▶ **Saved data entries**:

===== src/verilog/sfb_pkg.sv =====
// Purpose: Shared constants for the serial channel baud fraction and FIFO configuration block
// Assumes: APB register access with 32-bit data, one aligned word per register
// Notes: Every offset, field position, config register reset value and duplex code used by the logic lives here
package sfb_pkg;
	// ==========================================================
	// Register byte offsets
	localparam logic [7:0] ADDR_FRAC = 8'h00; // baud_fraction_control
	localparam logic [7:0] ADDR_FCNF = 8'h04; // fifo_config
	localparam logic [7:0] ADDR_CTRL = 8'h08; // Channel control
	localparam logic [7:0] ADDR_STAT = 8'h0C; // Channel status, read only
	localparam int ADDR_W = 8; // Decoded address bits

	// ==========================================================
	// baud_fraction_control fields
	localparam int K_LSB = 0; // Fraction K
	localparam int K_W = 4;
	localparam logic [3:0] K_RST = 4'h0;
	localparam logic [3:0] K_PROHIBITED = 4'h0; // Code that must never be used

	// ==========================================================
	// fifo_config fields
	localparam int FC_FIFO_EN = 0; // FIFO enable
	localparam int FC_AUTO_DIS = 1; // auto_disable_ctrl
	localparam int FC_RX_IRQ_EN = 2; // rx_fifo_irq_enable
	localparam int FC_TX_IRQ_EN = 3; // tx_fifo_irq_enable
	localparam int FC_RX_DEPTH_SEL = 4; // rx_fifo_depth_select
	localparam int FC_W = 5;
	localparam logic [4:0] FC_RST = 5'h00;

	// ==========================================================
	// Channel control fields
	localparam int CT_N_LSB = 0; // Integer divisor code
	localparam int CT_N_W = 4;
	localparam int CT_FRAC_EN = 4; // Fractional divide enable
	localparam int CT_FILL_LSB = 5; // Receive interrupt fill level code
	localparam int CT_FILL_W = 2;
	localparam int CT_RX_EN = 7; // Receiver enable
	localparam int CT_TX_EN = 8; // Transmitter enable
	localparam int CT_W = 9;
	localparam logic [8:0] CT_RST = 9'h000;

	// ==========================================================
	// Channel status fields
	localparam int ST_RX_DEPTH_LSB = 0; // Usable receive bytes
	localparam int ST_TX_DEPTH_LSB = 4; // Usable transmit bytes
	localparam int DEPTH_W = 3;

	// ==========================================================
	// Duplex codes from the channel mode logic
	localparam int DPX_W = 2;
	localparam logic [1:0] DPX_NONE = 2'h0;
	localparam logic [1:0] DPX_HALF_RX = 2'h1;
	localparam logic [1:0] DPX_HALF_TX = 2'h2;
	localparam logic [1:0] DPX_FULL = 2'h3;

	// ==========================================================
	// FIFO sizes and divider constants
	localparam logic [2:0] FIFO_ALL = 3'h4; // Whole FIFO to one side
	localparam logic [2:0] FIFO_SPLIT = 3'h2; // Each side in full duplex
	localparam logic [2:0] FIFO_NONE = 3'h0;
	localparam logic [2:0] BYTES_1 = 3'h1;
	localparam logic [2:0] BYTES_2 = 3'h2;
	localparam logic [2:0] BYTES_3 = 3'h3;
	localparam logic [4:0] N_ZERO_VAL = 5'h10; // Divisor code zero means sixteen
	localparam logic [4:0] FRAC_DEN = 5'h10; // Sixteenths
endpackage


===== src/verilog/sfb_cfg.sv =====
// Purpose: Fractional baud generator and FIFO configuration of one serial channel
// Assumes: APB slave, one clock, all channel inputs synchronous to pclk
// Notes: The shift, framing and FIFO storage logic sit outside and use the outputs
//
// Behaviour
// - Fraction field bits 3:0 hold K, zero prohibited
// - Enable off divides by N, on N+(16-K)/16
// - Fractional division only in UART mode
// - Depth select zero uses full receive allotment
// - Depth select one uses receive fill level
// - Bit 3 gates transmit FIFO interrupts
// - Bit 2 gates receive FIFO interrupts
// - Auto disable clears receiver when bytes received
// - Auto disable clears transmitter when all empty
// - Full duplex: either condition clears both enables
// - Bit 0 enables the FIFO
// - Duplex splits FIFO as 4, 4, 2+2
// - Transmit side always gets full allotment
// - Divisor code zero means N equals 16
`timescale 1ns/1ps

module sfb_cfg (
	// Clock, reset and freeze
	input wire logic pclk,
	input wire logic presetn,
	input wire logic ce,
	// APB slave
	input wire logic psel,
	input wire logic penable,
	input wire logic pwrite,
	input wire logic [31:0] paddr,
	input wire logic [31:0] pwdata,
	output logic [31:0] prdata,
	output logic pready,
	output logic pslverr,
	// Channel mode and state
	input wire logic uart_mode,
	input wire logic [sfb_pkg::DPX_W-1:0] duplex_mode,
	input wire logic baud_src_tick,
	input wire logic [2:0] rx_valid_bytes,
	input wire logic tx_all_empty,
	input wire logic tx_irq_raw,
	input wire logic rx_irq_raw,
	// Channel controls
	output logic baud_tick,
	output logic fifo_enable,
	output logic [2:0] rx_fifo_depth,
	output logic [2:0] tx_fifo_depth,
	output logic rx_enable,
	output logic tx_enable,
	output logic tx_irq,
	output logic rx_irq
);
	// ==========================================================
	// Register state
	logic [sfb_pkg::K_W-1:0] frac_k_r, frac_k_nxt; // Fraction K
	logic [sfb_pkg::FC_W-1:0] fcnf_r, fcnf_nxt; // fifo_config bits
	logic [sfb_pkg::CT_W-1:0] ctrl_r, ctrl_nxt; // Channel control bits
	logic [31:0] prdata_r, prdata_nxt; // Read data
	logic pready_r, pready_nxt; // One wait state answer
	logic pslverr_r, pslverr_nxt; // Unmapped address flag

	// ==========================================================
	// Divider state
	logic [4:0] cnt_r, cnt_nxt; // Source ticks in this baud cycle
	logic [3:0] acc_r, acc_nxt; // Fraction accumulator
	logic ext_r, ext_nxt; // This cycle is one tick longer
	logic tick_r, tick_nxt; // Baud tick output

	// ==========================================================
	// Output state
	logic [2:0] rx_depth_r, rx_depth_nxt;
	logic [2:0] tx_depth_r, tx_depth_nxt;
	logic tx_irq_r, tx_irq_nxt;
	logic rx_irq_r, rx_irq_nxt;

	// ==========================================================
	// Decoded fields
	logic fifo_en; // FIFO enable
	logic auto_dis; // auto_disable_ctrl
	logic rx_depth_sel; // rx_fifo_depth_select
	logic [3:0] n_code; // Integer divisor code
	logic [4:0] n_val; // Integer divisor value
	logic frac_on; // Fractional division active
	logic [2:0] fill_bytes; // Receive fill level in bytes
	logic [2:0] rx_max; // Receive allotment by duplex
	logic [2:0] tx_max; // Transmit allotment by duplex
	logic acc_set; // Access phase at a ready edge
	logic wr_en; // Register write strobe
	logic rx_done; // Receive count reached
	logic tx_done; // Transmit side drained
	logic clr_rx; // Auto clear of receiver enable
	logic clr_tx; // Auto clear of transmitter enable

	assign fifo_en = fcnf_r[sfb_pkg::FC_FIFO_EN];
	assign auto_dis = fcnf_r[sfb_pkg::FC_AUTO_DIS];
	assign rx_depth_sel = fcnf_r[sfb_pkg::FC_RX_DEPTH_SEL];
	assign n_code = ctrl_r[sfb_pkg::CT_N_LSB +: sfb_pkg::CT_N_W];
	// Code zero stands for sixteen
	assign n_val = (n_code == '0) ? sfb_pkg::N_ZERO_VAL : {1'b0, n_code};
	// Fraction only in UART mode; a prohibited K falls back to plain N
	assign frac_on = ctrl_r[sfb_pkg::CT_FRAC_EN] && uart_mode && (frac_k_r != sfb_pkg::K_PROHIBITED);
	assign acc_set = psel && penable && pready_r;
	assign wr_en = acc_set && pwrite;

	// ==========================================================
	// Allotments by duplex and fill level mapping
	always_comb begin
		// FIFO off leaves both sides with no bytes
		rx_max = sfb_pkg::FIFO_NONE;
		tx_max = sfb_pkg::FIFO_NONE;
		if (fifo_en) begin
			unique case (duplex_mode)
				sfb_pkg::DPX_HALF_RX: begin
					rx_max = sfb_pkg::FIFO_ALL;
				end
				sfb_pkg::DPX_HALF_TX: begin
					tx_max = sfb_pkg::FIFO_ALL;
				end
				sfb_pkg::DPX_FULL: begin
					rx_max = sfb_pkg::FIFO_SPLIT;
					tx_max = sfb_pkg::FIFO_SPLIT;
				end
				sfb_pkg::DPX_NONE: begin
					rx_max = sfb_pkg::FIFO_NONE;
				end
			endcase
		end
		// Fill level code to bytes, full duplex maps codes 0 and 3 to 2 and 1 bytes
		unique case (ctrl_r[sfb_pkg::CT_FILL_LSB +: sfb_pkg::CT_FILL_W])
			2'h0: fill_bytes = (duplex_mode == sfb_pkg::DPX_FULL) ? sfb_pkg::BYTES_2 : sfb_pkg::FIFO_ALL;
			2'h1: fill_bytes = sfb_pkg::BYTES_1;
			2'h2: fill_bytes = sfb_pkg::BYTES_2;
			2'h3: fill_bytes = (duplex_mode == sfb_pkg::DPX_FULL) ? sfb_pkg::BYTES_1 : sfb_pkg::BYTES_3;
		endcase
	end

	// ==========================================================
	// Auto disable conditions
	always_comb begin
		// Count covers shift register, buffers and FIFO
		rx_done = rx_valid_bytes >= rx_depth_r;
		tx_done = tx_all_empty;
		clr_rx = 1'b0;
		clr_tx = 1'b0;
		if (auto_dis) begin
			unique case (duplex_mode)
				sfb_pkg::DPX_HALF_RX: begin
					clr_rx = rx_done && ctrl_r[sfb_pkg::CT_RX_EN];
				end
				sfb_pkg::DPX_HALF_TX: begin
					clr_tx = tx_done && ctrl_r[sfb_pkg::CT_TX_EN];
				end
				sfb_pkg::DPX_FULL: begin
					// Either side finishing stops both
					clr_rx = (rx_done && ctrl_r[sfb_pkg::CT_RX_EN]) || (tx_done && ctrl_r[sfb_pkg::CT_TX_EN]);
					clr_tx = clr_rx;
				end
				sfb_pkg::DPX_NONE: begin
					clr_rx = 1'b0;
				end
			endcase
		end
	end

	// ==========================================================
	// APB register file, next values
	always_comb begin
		frac_k_nxt = frac_k_r;
		fcnf_nxt = fcnf_r;
		ctrl_nxt = ctrl_r;
		prdata_nxt = prdata_r;
		pslverr_nxt = pslverr_r;
		// Ready goes high for one cycle after the first access cycle
		pready_nxt = psel && penable && !pready_r;
		if (psel && penable && !pready_r) begin
			pslverr_nxt = 1'b0;
			prdata_nxt = '0;
			// Unused bits stay zero on read
			unique case (paddr[sfb_pkg::ADDR_W-1:0])
				sfb_pkg::ADDR_FRAC: prdata_nxt[sfb_pkg::K_W-1:0] = frac_k_r;
				sfb_pkg::ADDR_FCNF: prdata_nxt[sfb_pkg::FC_W-1:0] = fcnf_r;
				sfb_pkg::ADDR_CTRL: prdata_nxt[sfb_pkg::CT_W-1:0] = ctrl_r;
				sfb_pkg::ADDR_STAT: begin
					prdata_nxt[sfb_pkg::ST_RX_DEPTH_LSB +: sfb_pkg::DEPTH_W] = rx_depth_r;
					prdata_nxt[sfb_pkg::ST_TX_DEPTH_LSB +: sfb_pkg::DEPTH_W] = tx_depth_r;
				end
				default: pslverr_nxt = 1'b1;
			endcase
			// Upper address bits must be zero too
			if (paddr[31:sfb_pkg::ADDR_W] != '0) begin
				pslverr_nxt = 1'b1;
				prdata_nxt = '0;
			end
		end
		// Writes land at the ready edge; upper bits are dropped
		if (wr_en && !pslverr_r) begin
			unique case (paddr[sfb_pkg::ADDR_W-1:0])
				sfb_pkg::ADDR_FRAC: frac_k_nxt = pwdata[sfb_pkg::K_LSB +: sfb_pkg::K_W];
				sfb_pkg::ADDR_FCNF: fcnf_nxt = pwdata[sfb_pkg::FC_W-1:0];
				sfb_pkg::ADDR_CTRL: ctrl_nxt = pwdata[sfb_pkg::CT_W-1:0];
				default: fcnf_nxt = fcnf_r;
			endcase
		end
		// Hardware clear wins over a same-cycle software set
		if (clr_rx) begin
			ctrl_nxt[sfb_pkg::CT_RX_EN] = 1'b0;
		end
		if (clr_tx) begin
			ctrl_nxt[sfb_pkg::CT_TX_EN] = 1'b0;
		end
	end

	// APB register file, flops
	always_ff @(posedge pclk or negedge presetn) begin
		if (!presetn) begin
			frac_k_r <= sfb_pkg::K_RST;
			fcnf_r <= sfb_pkg::FC_RST;
			ctrl_r <= sfb_pkg::CT_RST;
			prdata_r <= '0;
			pready_r <= 1'b0;
			pslverr_r <= 1'b0;
		end else if (ce) begin
			frac_k_r <= frac_k_nxt;
			fcnf_r <= fcnf_nxt;
			ctrl_r <= ctrl_nxt;
			prdata_r <= prdata_nxt;
			pready_r <= pready_nxt;
			pslverr_r <= pslverr_nxt;
		end
	end

	// ==========================================================
	// Baud divider, next values
	always_comb begin
		logic [4:0] sum; // Accumulator plus step
		logic [4:0] term; // Last tick index of this cycle
		sum = {1'b0, acc_r} + (sfb_pkg::FRAC_DEN - {1'b0, frac_k_r});
		term = n_val - 5'h01 + {4'h0, ext_r};
		cnt_nxt = cnt_r;
		acc_nxt = acc_r;
		ext_nxt = ext_r;
		tick_nxt = 1'b0;
		if (baud_src_tick) begin
			if (cnt_r >= term) begin
				cnt_nxt = '0;
				tick_nxt = 1'b1;
				// Overflow of a 16-step accumulator spreads 16-K long cycles evenly
				if (frac_on) begin
					acc_nxt = sum[3:0];
					ext_nxt = sum[4];
				end else begin
					// Plain N ignores the fraction field
					acc_nxt = '0;
					ext_nxt = 1'b0;
				end
			end else begin
				cnt_nxt = cnt_r + 5'h01;
			end
		end
	end

	// Baud divider, flops
	always_ff @(posedge pclk or negedge presetn) begin
		if (!presetn) begin
			cnt_r <= '0;
			acc_r <= '0;
			ext_r <= 1'b0;
			tick_r <= 1'b0;
		end else if (ce) begin
			cnt_r <= cnt_nxt;
			acc_r <= acc_nxt;
			ext_r <= ext_nxt;
			tick_r <= tick_nxt;
		end
	end

	// ==========================================================
	// Depths and interrupt gating, next values
	always_comb begin
		// Depth select narrows only the receive side
		// No receive allotment (half duplex transmit, none) leaves nothing to narrow
		rx_depth_nxt = (rx_depth_sel && fifo_en && (rx_max != sfb_pkg::FIFO_NONE)) ? fill_bytes : rx_max;
		tx_depth_nxt = tx_max;
		// Without the FIFO the buffer interrupts pass ungated
		tx_irq_nxt = tx_irq_raw && (!fifo_en || fcnf_r[sfb_pkg::FC_TX_IRQ_EN]);
		rx_irq_nxt = rx_irq_raw && (!fifo_en || fcnf_r[sfb_pkg::FC_RX_IRQ_EN]);
	end

	// Depths and interrupt gating, flops
	always_ff @(posedge pclk or negedge presetn) begin
		if (!presetn) begin
			rx_depth_r <= sfb_pkg::FIFO_NONE;
			tx_depth_r <= sfb_pkg::FIFO_NONE;
			tx_irq_r <= 1'b0;
			rx_irq_r <= 1'b0;
		end else if (ce) begin
			rx_depth_r <= rx_depth_nxt;
			tx_depth_r <= tx_depth_nxt;
			tx_irq_r <= tx_irq_nxt;
			rx_irq_r <= rx_irq_nxt;
		end
	end

	// ==========================================================
	// Outputs, all straight from flops
	assign prdata = prdata_r;
	assign pready = pready_r;
	assign pslverr = pslverr_r;
	assign baud_tick = tick_r;
	assign fifo_enable = fcnf_r[sfb_pkg::FC_FIFO_EN];
	assign rx_fifo_depth = rx_depth_r;
	assign tx_fifo_depth = tx_depth_r;
	assign rx_enable = ctrl_r[sfb_pkg::CT_RX_EN];
	assign tx_enable = ctrl_r[sfb_pkg::CT_TX_EN];
	assign tx_irq = tx_irq_r;
	assign rx_irq = rx_irq_r;
endmodule


===== config.mk =====
export PLATFORM = sky130hd
export DESIGN_NAME = sfb_cfg
export DESIGN_NICKNAME = d
export VERILOG_FILES = /design/src/verilog/sfb_pkg.sv /design/src/verilog/sfb_cfg.sv
export SDC_FILE = /design/constraint.sdc
export NUM_CORES = 1
export LEC_CHECK = 0
export ABC_AREA = 1
export BUFFER_PORTS_ARGS = -buffer_cell sky130_fd_sc_hd__buf_2
export CORE_ASPECT_RATIO = 1.4
export CORE_MARGIN = 4
export CORE_UTILIZATION = 44
export DETAILED_ROUTE_END_ITERATION = 6
export PLACE_DENSITY = 0.78
export SLEW_MARGIN = 15
export SYNTH_ARGS = -nofsm -noshare
export SYNTH_HDL_FRONTEND = slang
export SYNTH_SLANG_ARGS = --single-unit

===== constraint.sdc =====
create_clock -name pclk -period 1.9 [get_ports pclk]
set_input_delay 0.19 -clock pclk [delete_from_list [all_inputs] [get_ports pclk]]
set_output_delay 0.19 -clock pclk [all_outputs]
set_load 0.01 [all_outputs]

==> flow_metrics.tcl <==
set metrics [dict create \
    min_path_type "in2reg" \
    initial_core_util_pct 45.3 \
    cts_root_buffer "clkbuf_8" \
    netlist_area_um2 2970 \
    first_pass_iters 4 \
    max_freq_mhz 447 \
    drt_iter0_drc 184 \
    clockBufferDepth 2 \
    grt_pass1_vias 2798 \
    cp.arrival_ns 2.42 \
    dieWidth_um 77.5 \
    whs_endpoint "ctrl_r[6]" \
    criticalPathCategory "reg2reg" \
    syn_inst 398 \
    hold_start "pwdata[6]" \
    r2r-start "ctrl_r[0]" \
    max-vdd-ir-drop_mv 0.540 \
    clock_latency_ns 0.30 \
    layout_min_cycle_time_ns 2.24 \
    clk_pin_slew_ns 0.09 \
    regArea_um2 1180 \
    io_buffers 78 \
    path_buf_inv 4 \
    grt_max_degree 48 \
    worst_slack_ns -0.337 \
    postRouteAntennaNets 0 \
    cp-start-kind "flip-flop" \
    leakage_uw 0.00198 \
    max_slew_margin_pct 59.3 \
    yosysTopAreaCell "dfrtp_1" \
    worstPathMaxFanout 4 \
    place_ws_ns -0.296 \
    grt_overflow 0 \
    fin_crit_sh_pct 118 \
    fill_cells 609 \
    synth_edf_count 0 \
    hpwl_um 5970 \
    tightest_slew_ns 0.610 \
    ys_async_sr_fraction_pct 100 \
    io_pins 126 \
    synth_top_area_share_pct 39.5 \
    fp-row-count 35 \
    path_cells "inv_2 -> ha_4 -> ha_4 -> buf_6 -> xnor2_2 -> ha_1 -> nand2_1 -> inv_1 -> o21ai_1 -> nand4_1 -> buf_4 -> nand3_2 -> nand2_1" \
    grt_pass1_wl_um 12100 \
    area_growth_pct 22.3 \
    finalMaxSlewViolations 0 \
    drv_cap 0 \
    avgSynthCellArea_um2 7.47 \
    wl_per_cell_um 13.6 \
    ys_types 32 \
    synth.area.top_cells "dfrtp_1 (40%), nand2_1 (15%), buf_4 (6.3%)" \
    multi_input_area_um2 1560 \
    antenna_found_initial 0 \
    yosysWarningCount 0 \
    ff2ff_path_depth 13 \
    synthMostInstantiatedCell "nand2_1" \
    core-area_um2 6570 \
    yosys-top-cells-count "nand2_1 (116), dfrtp_1 (47), inv_1 (45)" \
    endpoint_kind "flip-flop" \
    n_antenna_cell 0 \
    num_vias 2894 \
    drc 0 \
    hold_violations 0 \
    ys_ff_latch 47 \
    setup_viol 11 \
    dieHeight_um 105 \
    r2r-end "acc_r[3]" \
    track_usage_pct 18.2 \
    path_delay_family "adder cells" \
    die_area_um2 8160 \
    drt_wl_total_um 7700 \
    cts.sinks 47 \
    layout.nets 586 \
    slowest_stage "dfrtp_1" \
    whs_path_depth 3 \
    avgViaCountPerCell 5.12 \
    fin_worst_skew_ns 0.00915 \
    critPathMaxStageDelay_ns 0.38 \
    rsz0062_at_grt "true" \
    ys.flop_type "dfrtp_1" \
    powerDensity_nw_per_um2 662 \
    cts_tree "built" \
    h-tree-depth 2 \
    ff2ff_setup_slack_ns -0.34 \
    status "finished with violations" \
    seq_area_frac_synth_pct 39.5 \
    layout-drive-gt1-share_pct 25.3 \
    failed_checks "setup timing" \
    required_ns 2.09 \
    numCtsBuffers 5 \
    place_congestion 0.876 \
    finalSetupTns_ns -3.11 \
]
## where the power goes
| part | internal (µW) | leakage [µW] | total, µW | switching (µW) |
|---|---|---|---|---|
| sequential | 1050 | 0.000631 | 1110 | 54.8 |
| clock | 525 | 0.0000644 | 866 | 342 |
| combinational | 183 | 0.00128 | 436 | 253 |
## cell type report
type | instances | share of cell area (%)
multi-input cells | 298 | 42.8
inverters | 47 | 4.85
clock buffers | 5 | 1.89
repair buffers | 91 | 13.7
well taps | 74 | 2.55
flip-flops and latches | 47 | 32.3
clock inverters | 3 | 1.86
## through the flow
stage	hold slack, ns	util [%]	instance area, µm²	instances	power [µW]
4_1_cts	0.132	54.9	3610	563	2410
2_1_floorplan	-0.106	-	3090	421	1400
5_1_grt	0.139	55.4	3640	565	2530
3_3_place_gp	0.314	51.9	3410	552	1500
3_5_place_dp	0.320	51.9	3410	552	1520
6_report	0.136	55.4	3640	565	2410
## kinds of logic after synthesis
kind of cell	synth area share [%]
AND/OR/NAND/NOR	29.8
buffers and inverters	13.1
flip-flops	39.5
AO/OA/AOI/OAI	8.71
adder cells (fa/ha/maj)	6.98
XOR/XNOR	1.77
other	0.126
## worst register-to-register path: cells and delay by family, from the launching register on
kind / cells / cell delay, ns
flip-flops: 1 / 0.38
adder cells (fa/ha/maj): 3 / 0.59
XOR/XNOR: 1 / 0.16
AO/OA/AOI/OAI: 1 / 0.12
buffers and inverters: 4 / 0.46
AND/OR/NAND/NOR: 4 / 0.42
## flip-flops by register name, summed over array words and instances, names as in the netlist
signal / cells
acc_r: 4
baud_tick: 1
cnt_r: 5
ctrl_r: 9
ext_r: 1
fcnf_r: 5
frac_k_r: 4
prdata: 9
pready: 1
pslverr: 1
rx_fifo_depth: 3
rx_irq: 1
tx_fifo_depth: 2
tx_irq: 1
## worst max-delay path by stage
stage | from | end | slack [ns] | cells past startpoint
after floorplan | ctrl_r[0] | acc_r[3] | -0.08 | 14
after global placement | ext_r | acc_r[3] | -0.19 | 13
after detailed placement | ext_r | cnt_r[1] | -0.30 | 12
after CTS | ctrl_r[0] | acc_r[2] | -0.26 | 13
after global routing | ctrl_r[0] | ext_r | -0.44 | 14
final | ctrl_r[0] | acc_r[3] | -0.34 | 13
## what timing repair did
action,4_1_cts,5_1_grt
resized for setup,10,5
gates cloned,0,0
endpoints found under the setup margin,11,11
hold endpoints to repair,12,0
buffers inserted,2,2
pin swaps,8,8
hold buffers,1,0
## layout by cell type (no fill, tap or decap), types with 2 or more instances in the layout
master | synthesis | routed
nand2_1 | 116 | 115
buf_2 | 2 | 78
dfrtp_1 | 47 | 47
inv_1 | 45 | 41
nor2_1 | 40 | 40
nand3_1 | 28 | 25
conb_1 | 1 | 24
o21ai_0 | 26 | 22
ha_1 | 15 | 13
a21oi_1 | 10 | 10
buf_4 | 25 | 10
nand4_1 | 9 | 9
o21ai_2 | 5 | 8
clkbuf_8 | 0 | 5
inv_2 | 0 | 4
nand3_2 | 1 | 4
xor2_1 | 3 | 3
nand2_2 | 2 | 3
o211ai_1 | 2 | 2
o21ai_1 | 1 | 2
xnor2_1 | 3 | 2
nor3_1 | 2 | 2
clkinv_1 | 2 | 2
nor2_4 | 2 | 2
and3_1 | 2 | 2
ha_4 | 0 | 2
bufinv_16 | 0 | 2
buf_6 | 1 | 2
## routing by layer
layer  vias to the layer above  share of wire, %  GRT usage (%)
met4                         0               4.3           8.27
li1                       1414                 -              -
met3                        25               6.3           3.16
met5                         -                 0              0
met1                      1317                37           19.6
met2                       138                52           34.1
Power figures use the tool's default switching activity.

▶ **Exercise goal**: Exact duplication is required for the lines above, from the line that contains "export CORE_MARGIN = 4" to the line that contains "grt_max_degree 48 \", inclusive; omit all others.

▶ **Task answer**:
export CORE_MARGIN = 4
export CORE_UTILIZATION = 44
export DETAILED_ROUTE_END_ITERATION = 6
export PLACE_DENSITY = 0.78
export SLEW_MARGIN = 15
export SYNTH_ARGS = -nofsm -noshare
export SYNTH_HDL_FRONTEND = slang
export SYNTH_SLANG_ARGS = --single-unit

===== constraint.sdc =====
create_clock -name pclk -period 1.9 [get_ports pclk]
set_input_delay 0.19 -clock pclk [delete_from_list [all_inputs] [get_ports pclk]]
set_output_delay 0.19 -clock pclk [all_outputs]
set_load 0.01 [all_outputs]

==> flow_metrics.tcl <==
set metrics [dict create \
    min_path_type "in2reg" \
    initial_core_util_pct 45.3 \
    cts_root_buffer "clkbuf_8" \
    netlist_area_um2 2970 \
    first_pass_iters 4 \
    max_freq_mhz 447 \
    drt_iter0_drc 184 \
    clockBufferDepth 2 \
    grt_pass1_vias 2798 \
    cp.arrival_ns 2.42 \
    dieWidth_um 77.5 \
    whs_endpoint "ctrl_r[6]" \
    criticalPathCategory "reg2reg" \
    syn_inst 398 \
    hold_start "pwdata[6]" \
    r2r-start "ctrl_r[0]" \
    max-vdd-ir-drop_mv 0.540 \
    clock_latency_ns 0.30 \
    layout_min_cycle_time_ns 2.24 \
    clk_pin_slew_ns 0.09 \
    regArea_um2 1180 \
    io_buffers 78 \
    path_buf_inv 4 \
    grt_max_degree 48 \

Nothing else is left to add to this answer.